Parents may not realize it, but they’ve actually been teaching their kids how to drive for well over a decade now. Your kids have been studiously studying your behavior behind the wheel since they first learned how to walk and talk. If you regularly swerve in and out of traffic while driving 20 m.p.h. over the speed limit, chances are your son or daughter is going to pick up the same habits.
Parent driving habits and teen behavior
Several studies show parents often take a “do as I say, not as I do” approach, which doesn’t work when it comes to driving. Teen driving safety advocate Jennifer Smith points out that “the teens today that are doing this (using cell phones or doing other reckless things while driving) are the ones who watch their parents do it.” (Copeland, 5-14-2012) And there’s no shortage of parents modeling bad behaviors. In an AT&T survey of 1,200 teens ages 15 to 19, 77% said that adults tell kids not to text or email while driving, yet 41% reported seeing a parent text while driving. (ibid) A different survey found that 65% of parents use their cell phones while driving. (Mahoney, 2009) And almost all of us are guilty of eating and drinking behind the wheel. What type of message does this send your kids about the dangers of these activities?
While you can’t go back and erase what kids have seen in the past, you can fix these things going forward. Even if you have an assortment of bad habits, making a conscientious effort to clean them up around your youngster will help.
- If you still engage in these habits, it’s time to stop.
Ideally, parents should start cleaning up their act about two years before their teen starts driving, or at around age 14. They shouldn’t do these things at all when kids are in the car. To put things in perspective, texting while driving makes you thousands of times more dangerous to your children than any sex offenders living in your community.
- Fess up about your bad habits.
Let your teen know that you’re aware you shouldn’t be doing these things, and that you’re going to start working hard at stopping. Kids can tolerate failures and imperfection in their parents, just not hypocrisy. So long as you convey the message that these things are important, they’ll forgive the occasional transgression if you’re honest and sincere about changing. If kids see you put forth the effort to be safe, they will too.
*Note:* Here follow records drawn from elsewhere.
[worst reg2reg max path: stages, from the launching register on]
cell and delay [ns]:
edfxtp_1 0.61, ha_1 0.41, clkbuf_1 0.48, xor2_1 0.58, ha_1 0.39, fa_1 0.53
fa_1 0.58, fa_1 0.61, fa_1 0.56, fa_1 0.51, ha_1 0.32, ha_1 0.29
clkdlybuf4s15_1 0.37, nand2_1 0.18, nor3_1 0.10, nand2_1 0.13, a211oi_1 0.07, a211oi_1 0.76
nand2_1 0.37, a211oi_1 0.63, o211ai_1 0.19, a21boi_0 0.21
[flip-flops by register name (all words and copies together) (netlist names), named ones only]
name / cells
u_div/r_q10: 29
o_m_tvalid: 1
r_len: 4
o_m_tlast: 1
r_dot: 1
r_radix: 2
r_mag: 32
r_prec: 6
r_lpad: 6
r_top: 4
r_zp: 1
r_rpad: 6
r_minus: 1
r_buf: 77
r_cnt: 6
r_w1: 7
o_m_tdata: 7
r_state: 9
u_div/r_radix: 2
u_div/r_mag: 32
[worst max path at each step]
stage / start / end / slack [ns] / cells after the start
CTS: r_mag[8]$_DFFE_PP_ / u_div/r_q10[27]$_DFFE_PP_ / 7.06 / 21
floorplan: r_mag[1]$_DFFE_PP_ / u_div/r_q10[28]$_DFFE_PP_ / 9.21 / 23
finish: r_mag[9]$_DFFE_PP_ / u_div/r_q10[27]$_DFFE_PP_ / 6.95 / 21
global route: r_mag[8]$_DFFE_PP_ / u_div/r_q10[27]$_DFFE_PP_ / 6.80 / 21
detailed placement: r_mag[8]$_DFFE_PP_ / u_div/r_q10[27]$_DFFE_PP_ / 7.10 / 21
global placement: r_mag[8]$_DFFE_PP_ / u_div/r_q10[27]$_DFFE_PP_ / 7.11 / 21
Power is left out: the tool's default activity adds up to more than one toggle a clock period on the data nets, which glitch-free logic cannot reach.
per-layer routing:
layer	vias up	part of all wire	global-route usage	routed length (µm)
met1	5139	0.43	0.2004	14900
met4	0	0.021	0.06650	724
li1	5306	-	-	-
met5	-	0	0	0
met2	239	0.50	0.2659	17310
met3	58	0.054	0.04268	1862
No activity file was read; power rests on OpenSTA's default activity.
### config.mk
export PLATFORM = sky130hd
export DESIGN_NAME = qfrm_front
export DESIGN_NICKNAME = d
export VERILOG_FILES = /design/src/hw/rtl/qfrm_pkg.sv /design/src/hw/rtl/qfrm_front.sv
export SDC_FILE = /design/constraint.sdc
export NUM_CORES = 1
export LEC_CHECK = 0
export BUFFER_PORTS_ARGS = -buffer_cell sky130_fd_sc_hd__buf_2
export CORE_UTILIZATION = 60
export DETAILED_ROUTE_END_ITERATION = 6
export PLACE_DENSITY = 0.84
export SKIP_CTS_REPAIR_TIMING = 1
export SYNTH_ARGS = -nofsm -noshare
export SYNTH_HDL_FRONTEND = slang
export SYNTH_SLANG_ARGS = --single-unit
export TNS_END_PERCENT = 1
### constraint.sdc
create_clock -name clk -period 6.3 [get_ports clk]
set_clock_uncertainty 0.15 [all_clocks]
set_input_delay 0.315 -clock clk [delete_from_list [all_inputs] [get_ports clk]]
set_output_delay 0.315 -clock clk [all_outputs]
set_load 0.1 [all_outputs]
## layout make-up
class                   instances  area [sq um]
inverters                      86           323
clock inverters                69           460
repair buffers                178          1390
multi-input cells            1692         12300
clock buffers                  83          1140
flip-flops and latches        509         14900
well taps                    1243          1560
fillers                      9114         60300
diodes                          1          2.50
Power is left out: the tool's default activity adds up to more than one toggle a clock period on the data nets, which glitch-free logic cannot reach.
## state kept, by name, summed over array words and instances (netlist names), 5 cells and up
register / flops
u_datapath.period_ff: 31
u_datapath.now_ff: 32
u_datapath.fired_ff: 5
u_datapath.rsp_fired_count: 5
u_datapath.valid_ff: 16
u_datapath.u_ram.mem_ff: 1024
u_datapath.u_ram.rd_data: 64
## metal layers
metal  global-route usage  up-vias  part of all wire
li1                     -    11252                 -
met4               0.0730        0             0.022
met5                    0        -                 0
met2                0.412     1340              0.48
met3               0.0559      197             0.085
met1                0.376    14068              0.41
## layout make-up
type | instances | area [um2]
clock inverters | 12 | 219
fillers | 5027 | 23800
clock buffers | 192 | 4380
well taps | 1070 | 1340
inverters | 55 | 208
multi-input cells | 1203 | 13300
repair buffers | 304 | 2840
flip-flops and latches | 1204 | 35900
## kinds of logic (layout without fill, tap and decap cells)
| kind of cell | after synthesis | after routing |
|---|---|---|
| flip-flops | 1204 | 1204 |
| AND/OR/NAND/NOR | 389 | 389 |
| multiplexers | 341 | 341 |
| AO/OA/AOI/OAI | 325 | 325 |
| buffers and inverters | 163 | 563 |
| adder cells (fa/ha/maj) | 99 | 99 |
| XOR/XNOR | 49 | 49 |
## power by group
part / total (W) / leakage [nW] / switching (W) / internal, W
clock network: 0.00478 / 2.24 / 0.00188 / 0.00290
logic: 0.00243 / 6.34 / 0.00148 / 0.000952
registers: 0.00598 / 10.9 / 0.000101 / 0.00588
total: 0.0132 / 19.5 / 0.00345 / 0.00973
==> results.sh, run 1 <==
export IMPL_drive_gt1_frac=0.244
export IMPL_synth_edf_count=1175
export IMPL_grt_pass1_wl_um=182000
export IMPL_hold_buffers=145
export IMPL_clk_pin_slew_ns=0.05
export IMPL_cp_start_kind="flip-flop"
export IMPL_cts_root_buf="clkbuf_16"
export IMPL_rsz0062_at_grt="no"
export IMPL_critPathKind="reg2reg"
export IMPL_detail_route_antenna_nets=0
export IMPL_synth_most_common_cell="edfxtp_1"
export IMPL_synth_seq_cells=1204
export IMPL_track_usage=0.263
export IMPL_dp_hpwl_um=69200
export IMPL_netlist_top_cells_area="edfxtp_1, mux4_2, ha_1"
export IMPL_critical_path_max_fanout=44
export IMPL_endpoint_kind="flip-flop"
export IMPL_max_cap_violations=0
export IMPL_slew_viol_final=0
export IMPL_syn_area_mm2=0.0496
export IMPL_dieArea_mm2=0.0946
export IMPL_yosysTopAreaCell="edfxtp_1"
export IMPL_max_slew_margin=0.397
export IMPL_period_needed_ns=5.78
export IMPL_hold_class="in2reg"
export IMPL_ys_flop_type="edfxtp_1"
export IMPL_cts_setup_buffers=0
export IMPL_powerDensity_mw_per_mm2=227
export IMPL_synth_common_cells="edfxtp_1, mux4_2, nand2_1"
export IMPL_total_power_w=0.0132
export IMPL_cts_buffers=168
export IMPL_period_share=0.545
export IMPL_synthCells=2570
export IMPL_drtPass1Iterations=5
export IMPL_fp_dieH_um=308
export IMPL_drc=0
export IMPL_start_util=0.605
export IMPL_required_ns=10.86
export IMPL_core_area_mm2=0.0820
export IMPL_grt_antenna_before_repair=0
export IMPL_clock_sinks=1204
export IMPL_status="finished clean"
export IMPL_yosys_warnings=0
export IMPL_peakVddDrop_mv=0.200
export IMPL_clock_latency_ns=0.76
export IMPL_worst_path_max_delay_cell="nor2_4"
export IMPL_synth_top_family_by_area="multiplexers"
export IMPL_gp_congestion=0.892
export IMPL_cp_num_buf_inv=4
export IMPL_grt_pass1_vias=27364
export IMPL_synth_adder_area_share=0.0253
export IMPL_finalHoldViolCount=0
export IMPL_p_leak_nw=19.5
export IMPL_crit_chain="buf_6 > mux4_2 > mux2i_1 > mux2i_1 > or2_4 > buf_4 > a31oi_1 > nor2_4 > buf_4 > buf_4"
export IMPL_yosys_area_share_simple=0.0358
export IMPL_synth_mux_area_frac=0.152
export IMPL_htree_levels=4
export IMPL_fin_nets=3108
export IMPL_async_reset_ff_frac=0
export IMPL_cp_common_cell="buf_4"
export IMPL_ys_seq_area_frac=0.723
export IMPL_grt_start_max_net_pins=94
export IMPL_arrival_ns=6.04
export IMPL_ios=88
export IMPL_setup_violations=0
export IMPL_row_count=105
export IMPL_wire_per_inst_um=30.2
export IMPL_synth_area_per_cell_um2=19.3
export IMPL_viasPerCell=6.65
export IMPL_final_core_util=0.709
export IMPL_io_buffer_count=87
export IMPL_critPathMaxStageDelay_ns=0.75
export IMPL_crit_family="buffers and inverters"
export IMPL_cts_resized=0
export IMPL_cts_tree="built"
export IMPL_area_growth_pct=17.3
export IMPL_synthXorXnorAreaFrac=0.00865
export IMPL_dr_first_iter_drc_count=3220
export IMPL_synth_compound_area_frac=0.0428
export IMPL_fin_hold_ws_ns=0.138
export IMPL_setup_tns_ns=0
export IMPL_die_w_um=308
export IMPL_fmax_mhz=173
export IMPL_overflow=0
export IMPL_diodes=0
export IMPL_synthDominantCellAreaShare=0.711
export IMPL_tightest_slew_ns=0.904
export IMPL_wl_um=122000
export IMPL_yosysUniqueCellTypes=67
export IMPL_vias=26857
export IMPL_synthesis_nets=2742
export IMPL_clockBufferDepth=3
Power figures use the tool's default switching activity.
- Make strides towards safety together.
Learn about why you shouldn’t talk on the phone or text while driving by reading some of the research together. Look up You Tube videos of people who have walked into mall fountains or off of piers because they were texting. Agree to give each other gentle reminders when you see the other breaking the rules.
“The whole driving aspect starts from the moment we bring our kids home from the hospital. Our kids are learning from us day one. We’ve got to think about what we’re doing.” – Pam Fischer, director of the New Jersey Division of Traffic Safety
Start modeling safe driving when the kids are young
Don’t wait until the teenage years to start teaching your kids about safe driving. Parents waste away thousands of driving lessons when their children are younger. Anytime the kids are in the car with you they can be learning, even when they’re not driving. Simply talk about safe driving techniques while you drive. Not only does this help focus your own mind on safety, but it builds a repertoire of safe habits in your child’s brain that they’ll carry with them into their own driving.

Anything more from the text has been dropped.